START RECORDS FOR PROCESSING

File: src/hw/rtl/rdbsep_pkg.sv
// Shared types and constants for the serialized string element parser.
// Holds the item structs, phase and kind codes and header byte masks.
// No dependencies.
`timescale 1ns / 1ps

package rdbsep_pkg;

    // Default width of length registers (range 32 to 64)
    localparam int LEN_BITS_DEFAULT = 64;

    // Header byte fields
    localparam logic [7:0] HDR_TOP_MASK = 8'hC0;
    localparam logic [7:0] HDR_LOW_MASK = 8'h3F;

    // Top two bits of a length header
    localparam logic [1:0] TOP_LEN6  = 2'd0;
    localparam logic [1:0] TOP_LEN14 = 2'd1;
    localparam logic [1:0] TOP_LONG  = 2'd2;
    localparam logic [1:0] TOP_ENC   = 2'd3;

    // Long length markers
    localparam logic [7:0] HDR_LEN32 = 8'h80;
    localparam logic [7:0] HDR_LEN64 = 8'h81;

    // Encoding codes carried in the low six bits
    localparam logic [5:0] ENC_INT8       = 6'd0;
    localparam logic [5:0] ENC_INT16      = 6'd1;
    localparam logic [5:0] ENC_INT32      = 6'd2;
    localparam logic [5:0] ENC_COMPRESSED = 6'd3;

    // Byte counts of length and integer fields
    localparam logic [3:0] NBYTES_1 = 4'd1;
    localparam logic [3:0] NBYTES_2 = 4'd2;
    localparam logic [3:0] NBYTES_4 = 4'd4;
    localparam logic [3:0] NBYTES_8 = 4'd8;

    typedef enum logic [1:0] {
        KIND_RAW        = 2'd0,
        KIND_INT        = 2'd1,
        KIND_COMPRESSED = 2'd2
    } kind_t;

    typedef enum logic [7:0] {
        PH_HDR      = 8'b0000_0001,
        PH_HDR_EXT  = 8'b0000_0010,
        PH_CLEN     = 8'b0000_0100,
        PH_CLEN_EXT = 8'b0000_1000,
        PH_OLEN     = 8'b0001_0000,
        PH_OLEN_EXT = 8'b0010_0000,
        PH_INT      = 8'b0100_0000,
        PH_PAYLOAD  = 8'b1000_0000
    } phase_t;

    typedef struct packed {
        logic [7:0] data_byte;
    } in_item_t;

    typedef struct packed {
        logic [7:0]         byte_out;
        logic               element_end;
        logic [1:0]         element_kind;
        logic [63:0]        decoded_length;
        logic [63:0]        plain_length;
        logic signed [31:0] int_value;
        logic               parse_error;
    } out_item_t;

endpackage

File: src/hw/rtl/rdbsep_stream_if.sv
// Valid/ready stream channel carrying one item of a given struct type.
// Used for both sides of the parser; payload types come from rdbsep_pkg.
`timescale 1ns / 1ps

interface rdbsep_stream_if #(
    parameter type item_t = logic
);

    logic  valid;
    logic  ready;
    item_t payload;

    modport source (
        output valid,
        output payload,
        input  ready
    );

    modport sink (
        input  valid,
        input  payload,
        output ready
    );

endinterface

File: src/hw/rtl/rdb_string_encoding_parser_core.sv
// Byte-serial parser for serialized string elements; top level.
// Depends on rdbsep_pkg and rdbsep_stream_if.
//
// Every accepted byte comes back out verbatim, one result item per input item,
// with the byte that completes an element marked by its kind (raw, integer,
// compressed), its lengths and its integer value; a bad length or encoding
// code raises parse_error and returns the parser to the header phase. The
// parser takes one byte per clock unless the result side stalls: the phase
// update, the length shift with saturation and the payload countdown all fit
// between the state registers and the single result register, so a byte may
// be accepted in every cycle. The result is registered and appears in the
// cycle after its byte is accepted. The result register accepts a new byte
// while the present result is taken, so throughput stays at one item per cycle
// unless the result side stalls. Lengths are held in LEN_BITS-wide registers
// and saturate at 2^LEN_BITS - 1; the 64-bit length outputs are zero-extended.
`timescale 1ns / 1ps

module rdb_string_encoding_parser_core
    import rdbsep_pkg::*;
#(
    parameter int LEN_BITS = LEN_BITS_DEFAULT
) (
    input  logic                   clk,
    input  logic                   rst_n,
    rdbsep_stream_if.sink          stream,
    rdbsep_stream_if.source        result
);

    localparam logic [LEN_BITS-1:0] LEN_MAX = {LEN_BITS{1'b1}};

    // Parser state
    phase_t              phase_reg, phase_next;
    logic [7:0]          header_reg, header_next;
    logic [LEN_BITS-1:0] shift_reg, shift_next;
    logic [3:0]          fbl_reg, fbl_next;
    logic [LEN_BITS-1:0] payload_left_reg, payload_left_next;
    logic [LEN_BITS-1:0] stored_reg, stored_next;
    logic [31:0]         accum_reg, accum_next;

    // Result register
    out_item_t res_reg;
    out_item_t res_next;
    logic      res_valid_reg;

    logic       accept;
    logic [7:0] b;

    // Working signals of the step logic
    logic                do_start;
    phase_t              start_ctx;
    logic                do_finish;
    phase_t              fin_ctx;
    logic [LEN_BITS-1:0] fin_val;
    logic                do_fail;
    logic [1:0]          top;
    logic [5:0]          low;
    logic [3:0]          fbl_dec;
    logic [3:0]          int_total;
    logic [3:0]          int_pos;
    logic [31:0]         int_acc;
    logic [31:0]         int_ext;

    assign b            = stream.payload.data_byte;
    assign stream.ready = !res_valid_reg || result.ready;
    assign accept       = stream.valid && stream.ready;
    assign top          = b[7:6];
    assign low          = b[5:0] & HDR_LOW_MASK[5:0];
    assign fbl_dec      = (fbl_reg != 4'd0) ? (fbl_reg - 4'd1) : 4'd0;

    // Integer field: total width from the header code, byte lane from count
    always_comb
    begin
        case (header_reg[5:0])
            ENC_INT32: int_total = NBYTES_4;
            ENC_INT16: int_total = NBYTES_2;
            default:   int_total = NBYTES_1;
        endcase
        int_pos = int_total - fbl_reg;
        int_acc = accum_reg;
        case (int_pos[1:0])
            2'd0:    int_acc[7:0]   = accum_reg[7:0]   | b;
            2'd1:    int_acc[15:8]  = accum_reg[15:8]  | b;
            2'd2:    int_acc[23:16] = accum_reg[23:16] | b;
            default: int_acc[31:24] = accum_reg[31:24] | b;
        endcase
        int_ext = int_acc;
        if (int_total == NBYTES_1 && int_acc[7])
        begin
            int_ext[31:8] = '1;
        end
        else if (int_total == NBYTES_2 && int_acc[15])
        begin
            int_ext[31:16] = '1;
        end
    end

    // Step the parser by one byte
    always_comb
    begin
        phase_next        = phase_reg;
        header_next       = header_reg;
        shift_next        = shift_reg;
        fbl_next          = fbl_reg;
        payload_left_next = payload_left_reg;
        stored_next       = stored_reg;
        accum_next        = accum_reg;

        res_next                = '0;
        res_next.byte_out       = b;
        res_next.element_kind   = KIND_RAW;

        do_start  = 1'b0;
        start_ctx = PH_HDR;
        do_finish = 1'b0;
        fin_ctx   = PH_HDR;
        fin_val   = '0;
        do_fail   = 1'b0;

        case (phase_reg)
            PH_CLEN, PH_OLEN:
            begin
                do_start  = 1'b1;
                start_ctx = phase_reg;
            end
            PH_HDR_EXT, PH_CLEN_EXT, PH_OLEN_EXT:
            begin
                // Shift in one length byte, saturating
                if (shift_reg[LEN_BITS-1 -: 8] != 8'd0)
                begin
                    shift_next = LEN_MAX;
                end
                else
                begin
                    shift_next = {shift_reg[LEN_BITS-9:0], b};
                end
                fbl_next = fbl_dec;
                if (fbl_dec == 4'd0)
                begin
                    do_finish = 1'b1;
                    fin_val   = shift_next;
                    if (phase_reg == PH_CLEN_EXT)
                    begin
                        fin_ctx = PH_CLEN;
                    end
                    else if (phase_reg == PH_OLEN_EXT)
                    begin
                        fin_ctx = PH_OLEN;
                    end
                    else
                    begin
                        fin_ctx = PH_HDR;
                    end
                end
            end
            PH_INT:
            begin
                accum_next = int_acc;
                fbl_next   = fbl_dec;
                if (fbl_dec == 4'd0)
                begin
                    res_next.element_end  = 1'b1;
                    res_next.element_kind = KIND_INT;
                    res_next.int_value    = int_ext;
                    phase_next            = PH_HDR;
                end
            end
            PH_PAYLOAD:
            begin
                if (payload_left_reg <= LEN_BITS'(1))
                begin
                    payload_left_next              = '0;
                    res_next.element_end           = 1'b1;
                    res_next.decoded_length        = 64'(stored_reg);
                    if ((header_reg & HDR_TOP_MASK) == HDR_TOP_MASK)
                    begin
                        res_next.element_kind = KIND_COMPRESSED;
                        res_next.plain_length = 64'(shift_reg);
                    end
                    phase_next = PH_HDR;
                end
                else
                begin
                    payload_left_next = payload_left_reg - LEN_BITS'(1);
                end
            end
            default:
            begin
                // Element header: start from a clean state
                phase_next        = PH_HDR;
                shift_next        = '0;
                fbl_next          = 4'd0;
                payload_left_next = '0;
                stored_next       = '0;
                accum_next        = '0;
                header_next       = b;
                do_start          = 1'b1;
                start_ctx         = PH_HDR;
            end
        endcase

        // Decode the first byte of a length or encoding header
        if (do_start)
        begin
            case (top)
                TOP_LEN6:
                begin
                    do_finish = 1'b1;
                    fin_ctx   = start_ctx;
                    fin_val   = LEN_BITS'(low);
                end
                TOP_LEN14:
                begin
                    shift_next = LEN_BITS'(low);
                    fbl_next   = NBYTES_1;
                    phase_next = (start_ctx == PH_CLEN) ? PH_CLEN_EXT :
                                 (start_ctx == PH_OLEN) ? PH_OLEN_EXT : PH_HDR_EXT;
                end
                TOP_LONG:
                begin
                    if (b inside {HDR_LEN32, HDR_LEN64})
                    begin
                        shift_next = '0;
                        fbl_next   = (b == HDR_LEN32) ? NBYTES_4 : NBYTES_8;
                        phase_next = (start_ctx == PH_CLEN) ? PH_CLEN_EXT :
                                     (start_ctx == PH_OLEN) ? PH_OLEN_EXT : PH_HDR_EXT;
                    end
                    else
                    begin
                        do_fail = 1'b1;
                    end
                end
                default:
                begin
                    if (start_ctx != PH_HDR)
                    begin
                        // Sub-lengths of a compressed element take 11 as a 6-bit length
                        do_finish = 1'b1;
                        fin_ctx   = start_ctx;
                        fin_val   = LEN_BITS'(low);
                    end
                    else if (low inside {ENC_INT8, ENC_INT16, ENC_INT32})
                    begin
                        accum_next = '0;
                        fbl_next   = (low == ENC_INT32) ? NBYTES_4 :
                                     (low == ENC_INT16) ? NBYTES_2 : NBYTES_1;
                        phase_next = PH_INT;
                    end
                    else if (low == ENC_COMPRESSED)
                    begin
                        phase_next = PH_CLEN;
                    end
                    else
                    begin
                        do_fail = 1'b1;
                    end
                end
            endcase
        end

        // Complete a length field
        if (do_finish)
        begin
            if (fin_ctx == PH_CLEN)
            begin
                stored_next = fin_val;
                phase_next  = PH_OLEN;
            end
            else if (fin_ctx == PH_OLEN)
            begin
                shift_next = fin_val;
                if (stored_reg == '0)
                begin
                    res_next.element_end  = 1'b1;
                    res_next.element_kind = KIND_COMPRESSED;
                    res_next.plain_length = 64'(fin_val);
                    phase_next            = PH_HDR;
                end
                else
                begin
                    payload_left_next = stored_reg;
                    phase_next        = PH_PAYLOAD;
                end
            end
            else
            begin
                stored_next = fin_val;
                if (fin_val == '0)
                begin
                    res_next.element_end = 1'b1;
                    phase_next           = PH_HDR;
                end
                else
                begin
                    payload_left_next = fin_val;
                    phase_next        = PH_PAYLOAD;
                end
            end
        end

        // Drop everything on a bad code
        if (do_fail)
        begin
            phase_next           = PH_HDR;
            header_next          = '0;
            shift_next           = '0;
            fbl_next             = 4'd0;
            payload_left_next    = '0;
            stored_next          = '0;
            accum_next           = '0;
            res_next             = '0;
            res_next.byte_out    = b;
            res_next.parse_error = 1'b1;
        end
    end

    // Advance parser state on each accepted item
    always_ff @(posedge clk or negedge rst_n)
    begin
        if (!rst_n)
        begin
            phase_reg        <= PH_HDR;
            header_reg       <= '0;
            shift_reg        <= '0;
            fbl_reg          <= '0;
            payload_left_reg <= '0;
            stored_reg       <= '0;
            accum_reg        <= '0;
        end
        else if (accept)
        begin
            phase_reg        <= phase_next;
            header_reg       <= header_next;
            shift_reg        <= shift_next;
            fbl_reg          <= fbl_next;
            payload_left_reg <= payload_left_next;
            stored_reg       <= stored_next;
            accum_reg        <= accum_next;
        end
    end

    // Hold the result until taken
    always_ff @(posedge clk or negedge rst_n)
    begin
        if (!rst_n)
        begin
            res_valid_reg <= 1'b0;
        end
        else if (accept)
        begin
            res_valid_reg <= 1'b1;
        end
        else if (result.ready)
        begin
            res_valid_reg <= 1'b0;
        end
    end

    always_ff @(posedge clk)
    begin
        if (accept)
        begin
            res_reg <= res_next;
        end
    end

    assign result.valid   = res_valid_reg;
    assign result.payload = res_reg;

endmodule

END RECORDS FOR PROCESSING

#### WORK ORDER
Quote the records above from their first line through the line containing "package rdbsep_pkg;", both ends included.

#### EXPECTED ANSWER
File: src/hw/rtl/rdbsep_pkg.sv
// Shared types and constants for the serialized string element parser.
// Holds the item structs, phase and kind codes and header byte masks.
// No dependencies.
`timescale 1ns / 1ps

package rdbsep_pkg;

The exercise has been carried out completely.